**Data excerpts**

### config.mk
export PLATFORM = sky130hd
export DESIGN_NAME = bessel_corrected_variance
export DESIGN_NICKNAME = d
export VERILOG_FILES = /design/src/sv/bcv_pkg.sv /design/src/sv/bessel_corrected_variance.sv /design/src/sv/bcv_alu.sv
export SDC_FILE = /design/constraint.sdc
export NUM_CORES = 2
export LEC_CHECK = 0
export ABC_AREA = 1
export ABC_CLOCK_PERIOD_IN_PS = 6900
export BUFFER_PORTS_ARGS = -buffer_cell sky130_fd_sc_hd__buf_2
export CORE_ASPECT_RATIO = 0.75
export CORE_UTILIZATION = 45
export DETAILED_ROUTE_END_ITERATION = 6
export RECOVER_POWER = 50
export SYNTH_ARGS = -nofsm -noshare
export SYNTH_HDL_FRONTEND = slang
export SYNTH_HIERARCHICAL = 1
export SYNTH_SLANG_ARGS = --single-unit
### constraint.sdc
create_clock -name clk_i -period 6.9 [get_ports clk_i]
set_clock_uncertainty 0.15 [all_clocks]
set_input_delay 0.69 -clock clk_i [delete_from_list [all_inputs] [get_ports clk_i]]
set_output_delay 0.69 -clock clk_i [all_outputs]
set_load 0.01 [all_outputs]
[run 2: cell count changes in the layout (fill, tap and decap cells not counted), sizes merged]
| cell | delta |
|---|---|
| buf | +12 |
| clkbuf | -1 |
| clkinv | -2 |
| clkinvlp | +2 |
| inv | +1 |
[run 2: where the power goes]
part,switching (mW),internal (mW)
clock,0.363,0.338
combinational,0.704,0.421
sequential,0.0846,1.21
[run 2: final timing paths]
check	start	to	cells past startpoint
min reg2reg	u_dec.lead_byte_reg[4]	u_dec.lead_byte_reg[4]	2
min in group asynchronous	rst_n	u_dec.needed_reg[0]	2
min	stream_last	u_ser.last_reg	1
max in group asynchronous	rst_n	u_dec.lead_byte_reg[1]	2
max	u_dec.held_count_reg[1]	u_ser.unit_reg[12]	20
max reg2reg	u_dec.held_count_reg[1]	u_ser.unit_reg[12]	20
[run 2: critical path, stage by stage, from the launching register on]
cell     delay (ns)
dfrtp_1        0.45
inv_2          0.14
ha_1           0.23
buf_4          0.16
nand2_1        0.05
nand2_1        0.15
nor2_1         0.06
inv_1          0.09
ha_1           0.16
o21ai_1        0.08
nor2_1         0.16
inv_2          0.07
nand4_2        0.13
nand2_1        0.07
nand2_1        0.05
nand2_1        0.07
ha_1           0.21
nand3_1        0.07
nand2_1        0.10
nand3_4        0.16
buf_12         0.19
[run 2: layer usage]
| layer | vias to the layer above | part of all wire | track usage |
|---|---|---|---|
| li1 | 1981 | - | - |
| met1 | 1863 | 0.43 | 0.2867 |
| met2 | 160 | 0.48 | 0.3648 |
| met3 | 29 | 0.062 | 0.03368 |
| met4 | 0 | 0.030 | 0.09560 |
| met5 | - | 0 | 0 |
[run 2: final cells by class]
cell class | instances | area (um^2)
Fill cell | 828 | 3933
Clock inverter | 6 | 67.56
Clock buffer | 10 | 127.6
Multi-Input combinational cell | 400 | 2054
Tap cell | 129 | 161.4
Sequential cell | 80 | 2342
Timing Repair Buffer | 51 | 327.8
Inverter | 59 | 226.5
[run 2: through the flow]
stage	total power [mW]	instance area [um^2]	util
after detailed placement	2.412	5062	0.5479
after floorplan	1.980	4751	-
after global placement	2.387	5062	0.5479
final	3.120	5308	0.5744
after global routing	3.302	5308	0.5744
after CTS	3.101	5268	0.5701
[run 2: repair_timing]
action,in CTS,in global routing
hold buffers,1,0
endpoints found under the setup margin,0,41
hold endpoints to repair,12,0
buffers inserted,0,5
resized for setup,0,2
$ cat config.mk
export PLATFORM = sky130hd
export DESIGN_NAME = h264_rtp_fua_packetizer_unit
export DESIGN_NICKNAME = d
export VERILOG_FILES = /design/src/rtl/core/hrfu_pkg.sv /design/src/rtl/core/hrfu_front.sv /design/src/rtl/core/hrfu_queue.sv /design/src/rtl/core/hrfu_back.sv /design/src/rtl/core/h264_rtp_fua_packetizer_unit.sv
export SDC_FILE = /design/constraint.sdc
export NUM_CORES = 1
export LEC_CHECK = 0
export BUFFER_PORTS_ARGS = -buffer_cell sky130_fd_sc_hd__buf_2
export CAP_MARGIN = 20
export CORE_MARGIN = 5
export CORE_UTILIZATION = 45
export CTS_CLUSTER_SIZE = 24
export DETAILED_ROUTE_END_ITERATION = 6
export GPL_TIMING_DRIVEN = 1
export PLACE_DENSITY_LB_ADDON = 0.1
export SLEW_MARGIN = 25
export SYNTH_ARGS = -nofsm -noshare
export SYNTH_HDL_FRONTEND = slang
export SYNTH_SLANG_ARGS = --single-unit
export TNS_END_PERCENT = 30
$ cat constraint.sdc
create_clock -name i_clk -period 12.8 [get_ports i_clk]
set_clock_uncertainty 0.2 [all_clocks]
set_input_delay 3.2 -clock i_clk [delete_from_list [all_inputs] [get_ports i_clk]]
set_output_delay 3.2 -clock i_clk [all_outputs]
set_load 0.03 [all_outputs]
$ cat src/rtl/core/hrfu_pkg.sv
// ----------------------------------------------------------------------------
// hrfu_pkg
// Shared types and constants for the H.264 RTP FU-A packetizer.
// ----------------------------------------------------------------------------
package hrfu_pkg;

    localparam int MAX_RTP_PAYLOAD_DEF = 1400;
    localparam int RTP_HDR_BYTES       = 12;
    localparam int FU_HDR_BYTES        = 2;
    localparam int QUEUE_DEPTH         = 2;
    localparam int QUEUE_AW            = $clog2(QUEUE_DEPTH);

    localparam logic [4:0]  FU_A_TYPE     = 5'd28;
    localparam logic [31:0] TS_STEP_RESET = 32'd3600;

    typedef enum logic [1:0] {
        CFG_SEQ_START = 2'd0,
        CFG_TS_START  = 2'd1,
        CFG_TS_STEP   = 2'd2,
        CFG_NONE      = 2'd3
    } t_cfg_idx;

    typedef enum logic {
        BK_IDLE,
        BK_RUN
    } t_bk_state;

    typedef struct packed {
        logic [7:0]  nal_header;
        logic [15:0] nal_length;
    } t_nal_in;

    typedef struct packed {
        logic [15:0] seq_number;
        logic [31:0] timestamp;
        logic        marker;
        logic        fragmented;
        logic [7:0]  fu_ind_byte;
        logic [7:0]  fu_hdr_byte;
        logic [15:0] payload_offset;
        logic [10:0] payload_length;
        logic [10:0] packet_length;
        logic        last;
    } t_pkt_out;

    typedef struct packed {
        logic [7:0]  hdr;
        logic [15:0] len;
        logic        frag;
    } t_job;

    typedef struct packed {
        logic valid;
        t_job job;
    } t_push;

    typedef struct packed {
        logic        valid;
        t_cfg_idx    index;
        logic [31:0] data;
    } t_cfg_wr;

endpackage

$ cat src/rtl/core/hrfu_front.sv
// ----------------------------------------------------------------------------
// hrfu_front
// Accepts NAL descriptors, drops empty ones and classifies single vs FU-A.
// ----------------------------------------------------------------------------
module hrfu_front
    import hrfu_pkg::*;
#(
    parameter int MAX_RTP_PAYLOAD = MAX_RTP_PAYLOAD_DEF
) (
    input  logic    i_valid,
    input  t_nal_in i_nal,
    output logic    o_stall,
    input  logic    i_full,
    output t_push   o_push
);

    localparam int SingleMax = MAX_RTP_PAYLOAD - RTP_HDR_BYTES;

    assign o_stall = i_full;

    always_comb begin
        o_push.valid    = i_valid && !i_full && (i_nal.nal_length != 16'd0);
        o_push.job.hdr  = i_nal.nal_header;
        o_push.job.len  = i_nal.nal_length;
        o_push.job.frag = (i_nal.nal_length > 16'(SingleMax));
    end

endmodule

$ cat src/rtl/core/hrfu_queue.sv
// ----------------------------------------------------------------------------
// hrfu_queue
// Short job queue between the classifier and the packet sequencer.
// ----------------------------------------------------------------------------
module hrfu_queue
    import hrfu_pkg::*;
(
    input  logic  i_clk,
    input  logic  i_rst_n,
    input  t_push i_push,
    input  logic  i_pop,
    output logic  o_full,
    output logic  o_empty,
    output t_job  o_job
);

    t_job                r_mem [QUEUE_DEPTH];
    logic [QUEUE_AW-1:0] r_wr;
    logic [QUEUE_AW-1:0] r_rd;
    logic [QUEUE_AW:0]   r_count;

    logic do_pop;

    assign o_full  = (r_count == (QUEUE_AW+1)'(QUEUE_DEPTH));
    assign o_empty = (r_count == '0);
    assign o_job   = r_mem[r_rd];
    assign do_pop  = i_pop && !o_empty;

    always_ff @(posedge i_clk) begin
        if (i_push.valid) begin
            r_mem[r_wr] <= i_push.job;
        end
    end

    always_ff @(posedge i_clk) begin
        if (!i_rst_n) begin
            r_wr    <= '0;
            r_rd    <= '0;
            r_count <= '0;
        end else begin
            if (i_push.valid) begin
                r_wr <= (r_wr == QUEUE_AW'(QUEUE_DEPTH-1)) ? '0 : r_wr + 1'b1;
            end
            if (do_pop) begin
                r_rd <= (r_rd == QUEUE_AW'(QUEUE_DEPTH-1)) ? '0 : r_rd + 1'b1;
            end
            r_count <= r_count + (QUEUE_AW+1)'(i_push.valid) - (QUEUE_AW+1)'(do_pop);
        end
    end

    a_count_bound: assert property (@(posedge i_clk) disable iff (!i_rst_n)
        r_count <= (QUEUE_AW+1)'(QUEUE_DEPTH))
        else $error("queue count exceeds depth");

endmodule

$ cat src/rtl/core/hrfu_back.sv
// ----------------------------------------------------------------------------
// hrfu_back
// Packet sequencer: emits one RTP packet descriptor per cycle for each job while the output is not stalled.
// ----------------------------------------------------------------------------
module hrfu_back
    import hrfu_pkg::*;
#(
    parameter int MAX_RTP_PAYLOAD = MAX_RTP_PAYLOAD_DEF
) (
    input  logic     i_clk,
    input  logic     i_rst_n,
    input  t_cfg_wr  i_cfg,
    input  logic     i_empty,
    input  t_job     i_job,
    output logic     o_pop,
    output logic     o_valid,
    output t_pkt_out o_pkt,
    input  logic     i_stall
);

    localparam int FragSize = MAX_RTP_PAYLOAD - RTP_HDR_BYTES - FU_HDR_BYTES;

    t_bk_state   r_state, n_state;
    logic [15:0] r_seq, n_seq;
    logic [31:0] r_ts, n_ts;
    logic [31:0] r_step, n_step;
    logic [15:0] r_left, n_left;
    logic [15:0] r_off, n_off;
    logic [7:0]  r_hdr, n_hdr;
    logic        r_single, n_single;
    logic        r_first, n_first;
    logic        r_out_valid, n_out_valid;
    t_pkt_out    r_out, n_out;

    logic        ld;
    logic        emit;
    logic        fin;
    logic [10:0] chunk;

    assign ld    = !r_out_valid || !i_stall;
    assign emit  = (r_state == BK_RUN) && ld;
    assign fin   = r_single || (r_left <= 16'(FragSize));
    assign chunk = fin ? r_left[10:0] : 11'(FragSize);

    always_comb begin
        n_state     = r_state;
        n_seq       = r_seq;
        n_ts        = r_ts;
        n_step      = r_step;
        n_left      = r_left;
        n_off       = r_off;
        n_hdr       = r_hdr;
        n_single    = r_single;
        n_first     = r_first;
        n_out_valid = r_out_valid && i_stall;
        n_out       = r_out;
        o_pop       = 1'b0;

        unique case (r_state)
            BK_IDLE: begin
                if (!i_empty) begin
                    o_pop    = 1'b1;
                    n_hdr    = i_job.hdr;
                    n_single = !i_job.frag;
                    n_first  = 1'b1;
                    n_left   = i_job.frag ? i_job.len - 16'd1 : i_job.len;
                    n_off    = i_job.frag ? 16'd1 : 16'd0;
                    n_state  = BK_RUN;
                end
            end
            BK_RUN: begin
                if (emit) begin
                    n_out_valid          = 1'b1;
                    n_out.seq_number     = r_seq;
                    n_out.timestamp      = r_ts;
                    n_out.marker         = fin;
                    n_out.fragmented     = !r_single;
                    n_out.fu_ind_byte    = r_single ? 8'd0 : {r_hdr[7:5], FU_A_TYPE};
                    n_out.fu_hdr_byte    = r_single ? 8'd0
                                                    : {r_first, fin, 1'b0, r_hdr[4:0]};
                    n_out.payload_offset = r_off;
                    n_out.payload_length = chunk;
                    n_out.packet_length  = chunk + (r_single ? 11'(RTP_HDR_BYTES)
                                                    : 11'(RTP_HDR_BYTES + FU_HDR_BYTES));
                    n_out.last           = fin;
                    n_seq   = r_seq + 16'd1;
                    n_left  = r_left - {5'd0, chunk};
                    n_off   = r_off + {5'd0, chunk};
                    n_first = 1'b0;
                    if (fin) begin
                        n_ts    = r_ts + r_step;
                        n_state = BK_IDLE;
                    end
                end
            end
            default: n_state = BK_IDLE;
        endcase

        if (i_cfg.valid) begin
            unique case (i_cfg.index)
                CFG_SEQ_START: n_seq  = i_cfg.data[15:0];
                CFG_TS_START:  n_ts   = i_cfg.data;
                CFG_TS_STEP:   n_step = i_cfg.data;
                default: ;
            endcase
        end
    end

    always_ff @(posedge i_clk) begin
        if (!i_rst_n) begin
            r_state     <= BK_IDLE;
            r_seq       <= '0;
            r_ts        <= '0;
            r_step      <= TS_STEP_RESET;
            r_out_valid <= 1'b0;
        end else begin
            r_state     <= n_state;
            r_seq       <= n_seq;
            r_ts        <= n_ts;
            r_step      <= n_step;
            r_out_valid <= n_out_valid;
        end
    end

    always_ff @(posedge i_clk) begin
        r_left   <= n_left;
        r_off    <= n_off;
        r_hdr    <= n_hdr;
        r_single <= n_single;
        r_first  <= n_first;
        r_out    <= n_out;
    end

    assign o_valid = r_out_valid;
    assign o_pkt   = r_out;

    a_run_has_bytes: assert property (@(posedge i_clk) disable iff (!i_rst_n)
        (r_state == BK_RUN) |-> (r_left != 16'd0))
        else $error("sequencer running with no bytes left");

    a_final_ends_job: assert property (@(posedge i_clk) disable iff (!i_rst_n)
        (emit && fin) |=> (r_state == BK_IDLE))
        else $error("sequencer did not return to idle after final packet");

    a_seq_advance: assert property (@(posedge i_clk) disable iff (!i_rst_n)
        (emit && !i_cfg.valid) |=> (r_seq == 16'($past(r_seq) + 16'd1)))
        else $error("sequence number did not advance on emitted packet");

endmodule

$ cat src/rtl/core/h264_rtp_fua_packetizer_unit.sv
// ----------------------------------------------------------------------------
// h264_rtp_fua_packetizer_unit
// H.264 RTP packetizer (single-NAL and FU-A) at descriptor level.
// ----------------------------------------------------------------------------
// Input channel (i_in_valid / o_in_stall / i_in_data) takes one NAL descriptor
// (header byte, length). Output channel (o_out_valid / i_out_stall /
// o_out_data) returns one RTP packet descriptor per packet. A NAL that fits in
// MAX_RTP_PAYLOAD-12 bytes yields one single-NAL packet; a longer one yields
// FU-A fragments of at most MAX_RTP_PAYLOAD-14 bytes. Zero-length NALs are dropped.
// The config channel (i_cfg_valid / o_cfg_ready) is always ready and loads
// the sequence start, timestamp start and timestamp step; write it only idle.
// A taken request is written into the queue, then fetched by the idle
// sequencer; each packet is registered in the output register. Unless the
// output stalls, the sequencer emits one packet per cycle, with a fetch step
// per NAL; a two-entry queue lets input requests be taken while packets drain.
// Reset clears sequence and timestamp to zero and the step to 3600. A stall
// on a valid output holds the output register and stops packet emission.
// ----------------------------------------------------------------------------
module h264_rtp_fua_packetizer_unit
    import hrfu_pkg::*;
#(
    parameter int MAX_RTP_PAYLOAD = MAX_RTP_PAYLOAD_DEF
) (
    input  logic        i_clk,
    input  logic        i_rst_n,
    input  logic        i_in_valid,
    output logic        o_in_stall,
    input  t_nal_in     i_in_data,
    output logic        o_out_valid,
    input  logic        i_out_stall,
    output t_pkt_out    o_out_data,
    input  logic        i_cfg_valid,
    output logic        o_cfg_ready,
    input  logic [1:0]  i_cfg_index,
    input  logic [31:0] i_cfg_data
);

    t_push   push;
    t_job    job;
    t_cfg_wr cfg;
    logic    full;
    logic    empty;
    logic    pop;

    assign o_cfg_ready = 1'b1;

    always_comb begin
        cfg.valid = i_cfg_valid;
        cfg.index = t_cfg_idx'(i_cfg_index);
        cfg.data  = i_cfg_data;
    end

    hrfu_front #(
        .MAX_RTP_PAYLOAD (MAX_RTP_PAYLOAD)
    ) u_front (
        .i_valid (i_in_valid),
        .i_nal   (i_in_data),
        .o_stall (o_in_stall),
        .i_full  (full),
        .o_push  (push)
    );

    hrfu_queue u_queue (
        .i_clk   (i_clk),
        .i_rst_n (i_rst_n),
        .i_push  (push),
        .i_pop   (pop),
        .o_full  (full),
        .o_empty (empty),
        .o_job   (job)
    );

    hrfu_back #(
        .MAX_RTP_PAYLOAD (MAX_RTP_PAYLOAD)
    ) u_back (
        .i_clk   (i_clk),
        .i_rst_n (i_rst_n),
        .i_cfg   (cfg),
        .i_empty (empty),
        .i_job   (job),
        .o_pop   (pop),
        .o_valid (o_out_valid),
        .o_pkt   (o_out_data),
        .i_stall (i_out_stall)
    );

endmodule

**What is being asked**
Only one stretch of the entries above is wanted: the lines from the one containing "[run 2: cell" through the one containing "0.43 | 0.2867 |". Please reproduce it exactly.

**Exercise solution**
[run 2: cell count changes in the layout (fill, tap and decap cells not counted), sizes merged]
| cell | delta |
|---|---|
| buf | +12 |
| clkbuf | -1 |
| clkinv | -2 |
| clkinvlp | +2 |
| inv | +1 |
[run 2: where the power goes]
part,switching (mW),internal (mW)
clock,0.363,0.338
combinational,0.704,0.421
sequential,0.0846,1.21
[run 2: final timing paths]
check	start	to	cells past startpoint
min reg2reg	u_dec.lead_byte_reg[4]	u_dec.lead_byte_reg[4]	2
min in group asynchronous	rst_n	u_dec.needed_reg[0]	2
min	stream_last	u_ser.last_reg	1
max in group asynchronous	rst_n	u_dec.lead_byte_reg[1]	2
max	u_dec.held_count_reg[1]	u_ser.unit_reg[12]	20
max reg2reg	u_dec.held_count_reg[1]	u_ser.unit_reg[12]	20
[run 2: critical path, stage by stage, from the launching register on]
cell     delay (ns)
dfrtp_1        0.45
inv_2          0.14
ha_1           0.23
buf_4          0.16
nand2_1        0.05
nand2_1        0.15
nor2_1         0.06
inv_1          0.09
ha_1           0.16
o21ai_1        0.08
nor2_1         0.16
inv_2          0.07
nand4_2        0.13
nand2_1        0.07
nand2_1        0.05
nand2_1        0.07
ha_1           0.21
nand3_1        0.07
nand2_1        0.10
nand3_4        0.16
buf_12         0.19
[run 2: layer usage]
| layer | vias to the layer above | part of all wire | track usage |
|---|---|---|---|
| li1 | 1981 | - | - |
| met1 | 1863 | 0.43 | 0.2867 |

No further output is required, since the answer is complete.